-- RECORDS PROVIDED follows --

--- src/rtl/serial_sub_pkg.sv ---
// ---------------------------------------------------------------------------
// serial_sub_pkg
//   Shared definitions for the bit-serial subtractor: FSM state encoding,
//   the maximum supported operand width, and the state decode helper that
//   folds the unused encoding back onto IDLE.
// ---------------------------------------------------------------------------
package serial_sub_pkg;

  localparam logic [1:0] ST_IDLE  = 2'd0;
  localparam logic [1:0] ST_SHIFT = 2'd1;
  localparam logic [1:0] ST_DONE  = 2'd2;

  localparam int WIDTH_MAX = 32;

  // 2'd3 is never entered by the FSM; should it ever appear it behaves as
  // IDLE so the block recovers on the next start without needing a reset.
  function automatic logic [1:0] state_decode(input logic [1:0] s);
    logic [1:0] r;
    r = ST_IDLE;
    case (s)
      ST_SHIFT: r = ST_SHIFT;
      ST_DONE:  r = ST_DONE;
      default:  r = ST_IDLE;
    endcase
    return r;
  endfunction

endpackage

--- src/rtl/serial_subtractor_fs_cell.sv ---
// ---------------------------------------------------------------------------
// fs_cell
//   Purely combinational one-bit full subtractor: x - y - bi.
//   Ports:
//     x   in  minuend bit
//     y   in  subtrahend bit
//     bi  in  borrow in
//     dif out difference bit
//     bo  out borrow out
// ---------------------------------------------------------------------------
module fs_cell (
  input  logic x,
  input  logic y,
  input  logic bi,
  output logic dif,
  output logic bo
);

  logic xy_diff;

  assign xy_diff = x ^ y;
  assign dif     = xy_diff ^ bi;
  // Borrow when x=0,y=1, or when x==y and a borrow is already pending.
  assign bo      = (~x & y) | (~xy_diff & bi);

endmodule

--- src/rtl/serial_subtractor.sv ---
// ---------------------------------------------------------------------------
// serial_subtractor
//   Bit-serial WIDTH-bit subtractor computing d = a - b - bin, LSB first,
//   one bit per clock through a single fs_cell and a borrow flip-flop.
//   Handshake: start is sampled in IDLE only; busy is high for the WIDTH
//   shift cycles; done pulses for one cycle when d/bout are updated.
//   Ports:
//     clk   in  rising-edge clock
//     rst   in  synchronous active-high reset
//     start in  request, sampled only in IDLE
//     a     in  minuend, captured on accepted start
//     b     in  subtrahend, captured on accepted start
//     bin   in  initial borrow, captured on accepted start
//     busy  out high during SHIFT
//     done  out one-cycle pulse, d/bout valid
//     d     out difference, held until the next result
//     bout  out final borrow-out (1 iff a < b + bin, unsigned)
//   WIDTH must lie in 1..WIDTH_MAX.
// ---------------------------------------------------------------------------
module serial_subtractor
  import serial_sub_pkg::*;
#(
  parameter int WIDTH = 8
) (
  input  logic             clk,
  input  logic             rst,
  input  logic             start,
  input  logic [WIDTH-1:0] a,
  input  logic [WIDTH-1:0] b,
  input  logic             bin,
  output logic             busy,
  output logic             done,
  output logic [WIDTH-1:0] d,
  output logic             bout
);

  localparam int CNT_W = (WIDTH > 1) ? $clog2(WIDTH) : 1;
  localparam logic [CNT_W-1:0] CNT_LAST = CNT_W'(WIDTH - 1);

  logic [1:0]       state;
  logic [1:0]       state_cur;
  logic [1:0]       state_nxt;
  logic [WIDTH-1:0] a_sr;
  logic [WIDTH-1:0] b_sr;
  logic [WIDTH-1:0] d_sr;
  logic [WIDTH-1:0] d_shift;
  logic [CNT_W-1:0] cnt;
  logic             br;
  logic             dif;
  logic             bo;
  logic             accept;
  logic             shifting;
  logic             last_bit;
  logic             unused_lsb;

  fs_cell u_cell (
    .x   (a_sr[0]),
    .y   (b_sr[0]),
    .bi  (br),
    .dif (dif),
    .bo  (bo)
  );

  assign state_cur = state_decode(state);
  assign accept    = (state_cur == ST_IDLE) && start;
  assign shifting  = (state_cur == ST_SHIFT);
  assign last_bit  = (cnt == CNT_LAST);

  // The new difference bit enters at the top; after WIDTH shifts bit 0 of
  // the result has walked down to position 0.
  generate
    if (WIDTH == 1) begin : g_w1
      assign d_shift = dif;
    end else begin : g_wn
      assign d_shift = {dif, d_sr[WIDTH-1:1]};
    end
  endgenerate

  // The bit shifted out of d_sr is discarded by construction.
  assign unused_lsb = d_sr[0];

  always_comb begin
    state_nxt = ST_IDLE;
    case (state_cur)
      ST_SHIFT: state_nxt = last_bit ? ST_DONE : ST_SHIFT;
      ST_DONE:  state_nxt = ST_IDLE;
      default:  state_nxt = start ? ST_SHIFT : ST_IDLE;
    endcase
  end

  // ---- control: FSM, registered flags, counter, borrow, result ----------
  // busy/done are registered from the next state so they are glitch-free
  // and line up exactly with the state they describe.
  always_ff @(posedge clk) begin
    if (rst) begin
      state <= ST_IDLE;
      busy  <= 1'b0;
      done  <= 1'b0;
      cnt   <= '0;
      br    <= 1'b0;
      d     <= '0;
      bout  <= 1'b0;
    end else begin
      state <= state_nxt;
      busy  <= (state_nxt == ST_SHIFT);
      done  <= (state_nxt == ST_DONE);
      if (accept) begin
        cnt <= '0;
        br  <= bin;
      end else if (shifting) begin
        cnt <= cnt + 1'b1;
        br  <= bo;
      end
      // Result registers only move on the edge that completes the last bit,
      // so the previous result stays visible throughout the next operation.
      if (shifting && last_bit) begin
        d    <= d_shift;
        bout <= bo;
      end
    end
  end

  // ---- datapath: operand and difference shift registers -----------------
  always_ff @(posedge clk) begin
    if (accept) begin
      a_sr <= a;
      b_sr <= b;
      d_sr <= '0;
    end else if (shifting) begin
      a_sr <= a_sr >> 1;
      b_sr <= b_sr >> 1;
      d_sr <= d_shift;
    end
  end

endmodule
--- config.mk ---
export PLATFORM = sky130hd
export DESIGN_NAME = serial_subtractor
export DESIGN_NICKNAME = d
export VERILOG_FILES = /design/src/rtl/serial_sub_pkg.sv /design/src/rtl/serial_subtractor_fs_cell.sv /design/src/rtl/serial_subtractor.sv
export SDC_FILE = /design/constraint.sdc
export NUM_CORES = 1
export LEC_CHECK = 0
export CORE_MARGIN = 5
export CORE_UTILIZATION = 48
export CTS_BUF_LIST = sky130_fd_sc_hd__clkbuf_4
export CTS_CLUSTER_SIZE = 10
export DETAILED_ROUTE_END_ITERATION = 10
export GPL_TIMING_DRIVEN = 0
export PLACE_DENSITY = 0.8
export SLEW_MARGIN = 40
export SYNTH_ARGS = -nofsm -noshare
export SYNTH_HDL_FRONTEND = slang
export SYNTH_SLANG_ARGS = --single-unit
--- constraint.sdc ---
create_clock -name clk -period 1.6 [get_ports clk]
set_input_delay 0.16 -clock clk [delete_from_list [all_inputs] [get_ports clk]]
set_output_delay 0.16 -clock clk [all_outputs]
set_load 0.01 [all_outputs]
==> results.py, run 1 <==
metrics = {
    "outcome": {
        "status": "finished, final reports clean",
    },
    "floorplanning": {
        "rows": 21,
        "initial_utilization_pct": 50.11,
        "die_area_sq_mm": 0.004796,
        "core_area_sq_mm": 0.003363,
        "ios": 31,
        "die_h_um": 69.26,
        "die_w_um": 69.26,
    },
    "setup_path": {
        "crit_start": "state[1]$_SDFF_PP0_",
        "r2r_start": "state[1]$_SDFF_PP0_",
        "critPathLaunchType": "register",
        "arrival_ps": 1660,
        "cp-end-kind": "register",
        "crit_required_ps": 1690,
        "r2r_cells": 6,
        "r2r-end": "a_sr[6]$_DFFE_PP_",
        "endpoint": "a_sr[6]$_DFFE_PP_",
        "crit_fanout": 4,
        "worstSetupPathType": "register to register",
        "r2r_setup_slack_ps": 30,
    },
    "global_routing": {
        "grtUsageTotal_pct": 14.43,
        "grt-ovfl-total": 0,
        "antenna_found_initial": 0,
        "grt_pass1_vias": 1163,
        "grt_max_degree": 17,
        "grt_pass1_wl_um": 5602,
    },
    "finish": {
        "utilization_pct": 64.32,
        "layout_common_cells": "clkdlybuf4s50_1 (29), dfxtp_1 (23), edfxtp_1 (16)",
        "multi_input_area_sq_um": 671.9,
        "design_area_sq_mm": 0.002163,
        "fill_cells": 303,
        "seqCellArea_sq_um": 962.2,
        "n_antenna_cell": 0,
        "syn_to_final_growth_pct": 28.36,
        "drive_gt1_share_pct": 27.43,
        "final_common_cell": "clkdlybuf4s50_1",
        "nets": 199,
    },
    "timing": {
        "max_freq_mhz": 637.7,
        "hold_viol": 0,
        "slew_violations": 0,
        "setup_violations": 0,
        "timing.final.ws_setup_ps": 31.75,
        "tightest_slew_ps": 475.9,
        "min_period_ps": 1568,
        "final.period_utilization_pct": 98.02,
        "fin_skew_ps": 9.226,
        "rsz0062_at_grt": "yes",
        "slew_headroom_pct": 68.27,
    },
    "power": {
        "clkPwrFrac_pct": 26.0,
        "combPwrFrac_pct": 13.7,
        "ir_drop_mv": 0.5513,
        "pwr-share-seq_pct": 60.4,
        "p_per_area_mw_per_mm2": 887.7,
        "power.leakage_nw": 0.8066,
        "power.internal_mw": 1.487,
        "sw_frac_of_total_pct": 22.54,
        "p_sw_uw": 432.9,
    },
    "routing": {
        "viasPerCell": 5.104,
        "drt_wl_total_um": 3301,
        "wl_per_cell_um": 14.94,
        "ant_nets": 0,
        "vias": 1128,
        "first_pass_iters": 4,
        "drtIter0Drc": 71,
        "drc": 0,
    },
    "worst_hold_path": {
        "hold_start": "rst",
        "hold_path_class": "input pin to register",
    },
    "clock_network": {
        "path_clk_slew_ps": 100,
        "cts_buffer_depth": 2,
        "h-tree-depth": 2,
        "clock-sinks": 40,
        "holdBufCountCts": 0,
        "clock_latency_ps": 340,
        "cts_tree": "done",
        "ctsRootBufferMaster": "clkbuf_4",
        "numCtsBuffers": 5,
    },
    "synthesis": {
        "synth_warnings": 0,
        "synthFlopType": "dfxtp_1",
        "yosys.area.top_type": "dfxtp_1",
        "synth_seq_cells": 40,
        "seq_area_frac_synth_pct": 57.02,
        "yosysTopAreaCellShare_pct": 28.51,
        "yosys-top-cells-area": "dfxtp_1 (29%), edfxtp_1 (29%), mux2_2 (9.4%)",
        "ys_types": 26,
        "syn_area_per_cell_sq_um": 12.67,
        "synth_edf_count": 16,
        "netlist_instances": 133,
        "syn_nets": 158,
        "async_flop_share_pct": 0,
        "syn_area_sq_mm": 0.001685,
    },
    "place": {
        "dp_worst_setup_slack_ps": -208.9,
        "port_buffers": 29,
        "dp_hpwl_um": 2304,
        "place_congestion": 0.7524,
        "place_area_sq_mm": 0.002036,
    },
    "run": {
        "timing.max_cap.violations": 0,
    },
}
[per-stage QoR]
step / hold slack, ps / setup TNS [ps] / power [mW] / instances
final: 283.6 / 0 / 1.920 / 221
after global routing: 338.2 / -14.64 / 2.009 / 221
after CTS: 288.7 / 0 / 1.941 / 221
after detailed placement: 471.4 / -4299 / 1.422 / 208
after global placement: 462.5 / -2985 / 1.408 / 208
after floorplan: 360.8 / -517.7 / 1.330 / 133
[synthesized netlist by cell type, types with 2 or more instances]
cell type  instances
nor3_1             5
buf_2              4
edfxtp_1          16
mux2i_1            9
ha_1               4
a21oi_1           11
nor2_1             8
dfxtp_1           24
a21bo_2            8
nand2_1            2
nand3_1            8
inv_1              3
clkbuf_1           4
mux2_2            14
and3_1             2
[power groups by stage]
stage                     Sequential (mW)  Clock (mW)  Combinational, mW
after floorplan                      1.17           0              0.156
after global placement               1.18           0              0.230
after detailed placement             1.18           0              0.240
after CTS                            1.16       0.512              0.269
after global routing                 1.17       0.558              0.285
final                                1.16       0.499              0.262
[worst min-delay path by stage]
| stage | end | cells after the start | slack, ps |
|---|---|---|---|
| 2_1_floorplan | busy$_SDFF_PP0_ | 2 | 360 |
| 3_3_place_gp | d[0]$_SDFFE_PP0P_ | 2 | 460 |
| 3_5_place_dp | d[0]$_SDFFE_PP0P_ | 2 | 470 |
| 4_1_cts | state[1]$_SDFF_PP0_ | 2 | 290 |
| 5_1_grt | cnt[2]$_SDFFE_PP0N_ | 2 | 340 |
| 6_report | state[1]$_SDFF_PP0_ | 2 | 280 |
[critical path, cell delays in order (launching register included)]
cell and delay [ps]:
dfxtp_2 340, inv_2 50, ha_4 250, and2_4 180
buf_4 110, buf_4 90, mux2_2 320
[metal layers]
| metal | up-vias | track usage, % | share of wire [%] |
|---|---|---|---|
| li1 | 559 | - | - |
| met1 | 537 | 17.03 | 42 |
| met2 | 28 | 24.26 | 52 |
| met3 | 4 | 4.783 | 5.1 |
| met4 | 0 | 5.423 | 1.6 |
| met5 | - | 0 | 0 |
[layout make-up]
| cell class | instances | area share [%] |
|---|---|---|
| Clock inverter | 1 | 0.1735 |
| Multi-Input combinational cell | 80 | 31.06 |
| Clock buffer | 7 | 2.429 |
| Tap cell | 46 | 2.661 |
| Timing Repair Buffer | 36 | 16.77 |
| Inverter | 3 | 0.5205 |
| Buffer | 8 | 1.909 |
| Sequential cell | 40 | 44.48 |
[flip-flops by register name (all words and copies together) (netlist names)]
name,count
b_sr,8
busy,1
d_sr,7
cnt,3
d,8
bout,1
done,1
a_sr,8
br,1
state,2
[kinds of logic (layout without fill, tap and decap cells)]
logic type                 after synthesis  after routing  share of synthesized area [%]
DFF                                     40             40                          57.02
and+or+nand+nor                         30             30                          9.132
muxes                                   23             23                          14.70
AOI/OAI and AO/OA                       21             21                          10.17
buffers and inverters                   13             55                          4.305
adders and majority gates                5              5                          4.158
xor gates and xnor gates                 1              1                         0.5198
[what timing repair did]
action                                  4_1_cts  5_1_grt
gates resized for setup                       6        3
gates cloned                                  1        0
endpoints found under the setup margin       31       12
hold endpoints to repair                      0        0
pin swaps                                     1        1
setup buffers                                 5        1
Power figures use the tool's default switching activity.
==> run 2, diff against run 1 <==
ABC_AREA = 1   (was default)
PLACE_DENSITY = 0.81   (was 0.8)
TNS_END_PERCENT = 100   (was default)
==> run 2 against run 1 <==
Net effect: non-clock buffer count shrank 7; register-to-register slack gained 100 ps; maximum frequency grew 7.0%; die area shrank 3.2%; critical endpoint is now b_sr[7]$_SDFFCE_PN0P_; largest power group unchanged; count of clock-buffer cells in the layout shrank 2; via count grew 6.5%; largest cell class unchanged; final area shrank 4.7%.
==> results.py, run 2 <==
metrics = {
    "outcome": {
        "status": "finished, final reports clean",
    },
    "synthesis": {
        "syn_area_sq_mm": 0.001623,
        "yosysTopAreaCellShare_pct": 29.61,
        "syn_area_per_cell_sq_um": 9.016,
        "synth_warnings": 0,
        "synthTopCellsByCount": "nand2_1 (70), dfxtp_1 (24), nor2_1 (18)",
        "syn_nets": 205,
        "async_flop_share_pct": 0,
        "synth_edf_count": 16,
        "yosys-top-cells-area": "dfxtp_1 (30%), edfxtp_1 (30%), nand2_1 (16%)",
        "ys_types": 23,
        "synthFlopType": "dfxtp_1",
        "netlist_instances": 180,
        "synth_most_common_cell": "nand2_1",
        "seq_area_frac_synth_pct": 59.21,
        "synth_seq_cells": 40,
        "yosys.area.top_type": "dfxtp_1",
    },
    "timing": {
        "tns_ps": 0,
        "min_period_ps": 1466,
        "final.period_utilization_pct": 91.63,
        "max_freq_mhz": 682.1,
        "tightest_slew_ps": 494.8,
        "slew_violations": 0,
        "setup_violations": 0,
        "slew_headroom_pct": 67.01,
        "hold_viol": 0,
        "rsz0062_at_grt": "no",
        "fin_skew_ps": 5.182,
    },
    "finish": {
        "layout_common_cells": "nand2_1 (69), clkdlybuf4s50_1 (30), dfxtp_1 (24)",
        "seqCellArea_sq_um": 960.9,
        "instances_no_fill": 264,
        "nets": 242,
        "reg_top3": "a_sr: 8 flops, b_sr: 8 flops, d: 8 flops",
        "utilization_pct": 62.24,
        "final_common_cell": "nand2_1",
        "syn_to_final_growth_pct": 26.99,
        "n_antenna_cell": 0,
        "fill_cells": 294,
        "multi_input_area_sq_um": 586.8,
        "drive_gt1_share_pct": 10.09,
        "design_area_sq_mm": 0.002061,
    },
    "clock_network": {
        "clock_latency_ps": 340,
        "ctsRootBufferMaster": "clkbuf_4",
        "h-tree-depth": 2,
        "numCtsBuffers": 5,
        "holdBufCountCts": 0,
        "cts_buffer_depth": 2,
        "clock-sinks": 40,
        "cts_tree": "done",
        "post_cts_buffers": 0,
        "path_clk_slew_ps": 110,
    },
    "power": {
        "power.leakage_nw": 0.8486,
        "power_mw": 1.912,
        "p_per_area_mw_per_mm2": 927.9,
        "ir_drop_mv": 0.6743,
    },
    "place": {
        "place_congestion": 0.7516,
        "dp_hpwl_um": 2087,
        "port_buffers": 30,
        "place_area_sq_mm": 0.001983,
        "place_inst": 256,
    },
    "floorplanning": {
        "die_area_sq_mm": 0.004644,
        "ios": 31,
        "die_w_um": 68.15,
        "die_h_um": 68.15,
        "rows": 21,
        "core_area_sq_mm": 0.003311,
        "initial_utilization_pct": 49.02,
    },
    "setup_path": {
        "crit_fanout": 16,
        "cpMostUsedCell": "buf_6",
        "worstSetupPathType": "register to register",
        "arrival_ps": 1520,
        "crit_required_ps": 1650,
        "cp_cell_sequence": "inv_1 -> ha_4 -> nand2_2 -> buf_6 -> buf_6 -> nand2_8",
        "cpPeakStageDelay_ps": 320,
        "cp-end-kind": "register",
        "slowest_stage": "dfxtp_1",
        "critPathLaunchType": "register",
    },
    "routing": {
        "drtIter0Drc": 82,
        "viasPerCell": 4.549,
        "drt_wl_total_um": 2884,
        "ant_nets": 0,
        "first_pass_iters": 5,
        "drc": 0,
        "vias": 1201,
        "wl_per_cell_um": 10.92,
    },
    "run": {
        "timing.max_cap.violations": 0,
    },
    "global_routing": {
        "antenna_found_initial": 0,
        "grt_pass1_vias": 1175,
        "grtUsageTotal_pct": 14.18,
        "grt_max_degree": 17,
        "grt-ovfl-total": 0,
        "grt_pass1_wl_um": 4905,
    },
    "worst_hold_path": {
        "hold_path_class": "input pin to register",
    },
}
==> run 2: logic make-up after synthesis <==
logic type	share of synthesized area (%)
simple gates	22.36
flops	59.21
compound gates	7.171
buf+inv	6.399
fa+ha+maj	4.318
xor+xnor	0.5398
==> run 2: final timing paths <==
path                             from               endpoint  slack (ps)  cells past startpoint
setup / recovery  state[1]$_SDFF_PP0_  b_sr[7]$_SDFFCE_PN0P_         130                      6
hold / removal                   b[7]  b_sr[7]$_SDFFCE_PN0P_         450                      3
hold reg to reg     d[4]$_SDFFE_PP0P_      d[4]$_SDFFE_PP0P_         470                      2
setup reg to reg  state[1]$_SDFF_PP0_  b_sr[7]$_SDFFCE_PN0P_         130                      6
==> run 2: timing repair <==
action,in CTS,in global routing
gates resized for setup,2,1
endpoints found under the setup margin,16,17
gates cloned,0,0
==> run 2: routing by layer <==
metal  wire length, um  share of wire [%]  track usage, %
met5                 0                  0               0
met4                19               0.66           4.467
met3               101                3.5           3.941
met2              1462                 51           24.19
met1              1300                 45           17.27
==> run 2: power breakdown <==
part	switching, mW	internal, mW	total [mW]
Clock	0.319	0.163	0.482
Sequential	0.0320	1.15	1.18
Combinational	0.130	0.118	0.248
Total	0.481	1.43	1.91
==> run 2: worst max-delay path: cells and delay by family (launching register included) <==
family / cells / cell delay, ps
buffers and inverters: 3 / 360
flip-flops: 1 / 320
adder cells (fa/ha/maj): 1 / 290
AND/OR/NAND/NOR: 2 / 200
==> run 2: area by class of cell <==
class                      count  share of cell area, %
sequential                    40                  46.63
tap                           46                  2.793
multi-input combinational    121                  28.48
timing repair buffer          30                  14.57
inverter                      12                  2.186
buffer                         7                  2.854
clock inverter                 3                 0.6679
clock buffer                   5                  1.821
==> run 2: through the flow <==
| step | hold WS (ps) | setup slack (ps) |
|---|---|---|
| floorplan | 222.4 | 37.35 |
| global placement | 444.6 | -115.0 |
| detailed placement | 454.2 | -129.1 |
| CTS | 444.1 | 58.52 |
| global route | 446.0 | 50.89 |
| finish | 453.4 | 133.9 |
==> run 3, diff against run 2 <==
SLEW_MARGIN = 25   (was 40)
SYNTH_HIERARCHICAL = 1   (was default)
==> run 3 against run 2 <==
Net effect: synthesized cell count stayed put; final area barely moved; setup slack got worse by 54 ps; global-route usage down 0.35 points; wire length shrank 4.5%; combinational power down 2%.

-- RECORDS PROVIDED concluded --

• _WHAT TO WORK ON_: Please reply with an exact copy of the lines above, starting at the first and ending at the line that holds "for the WIDTH".

• _SOLUTION TO THIS EXERCISE_:
--- src/rtl/serial_sub_pkg.sv ---
// ---------------------------------------------------------------------------
// serial_sub_pkg
//   Shared definitions for the bit-serial subtractor: FSM state encoding,
//   the maximum supported operand width, and the state decode helper that
//   folds the unused encoding back onto IDLE.
// ---------------------------------------------------------------------------
package serial_sub_pkg;

  localparam logic [1:0] ST_IDLE  = 2'd0;
  localparam logic [1:0] ST_SHIFT = 2'd1;
  localparam logic [1:0] ST_DONE  = 2'd2;

  localparam int WIDTH_MAX = 32;

  // 2'd3 is never entered by the FSM; should it ever appear it behaves as
  // IDLE so the block recovers on the next start without needing a reset.
  function automatic logic [1:0] state_decode(input logic [1:0] s);
    logic [1:0] r;
    r = ST_IDLE;
    case (s)
      ST_SHIFT: r = ST_SHIFT;
      ST_DONE:  r = ST_DONE;
      default:  r = ST_IDLE;
    endcase
    return r;
  endfunction

endpackage

--- src/rtl/serial_subtractor_fs_cell.sv ---
// ---------------------------------------------------------------------------
// fs_cell
//   Purely combinational one-bit full subtractor: x - y - bi.
//   Ports:
//     x   in  minuend bit
//     y   in  subtrahend bit
//     bi  in  borrow in
//     dif out difference bit
//     bo  out borrow out
// ---------------------------------------------------------------------------
module fs_cell (
  input  logic x,
  input  logic y,
  input  logic bi,
  output logic dif,
  output logic bo
);

  logic xy_diff;

  assign xy_diff = x ^ y;
  assign dif     = xy_diff ^ bi;
  // Borrow when x=0,y=1, or when x==y and a borrow is already pending.
  assign bo      = (~x & y) | (~xy_diff & bi);

endmodule

--- src/rtl/serial_subtractor.sv ---
// ---------------------------------------------------------------------------
// serial_subtractor
//   Bit-serial WIDTH-bit subtractor computing d = a - b - bin, LSB first,
//   one bit per clock through a single fs_cell and a borrow flip-flop.
//   Handshake: start is sampled in IDLE only; busy is high for the WIDTH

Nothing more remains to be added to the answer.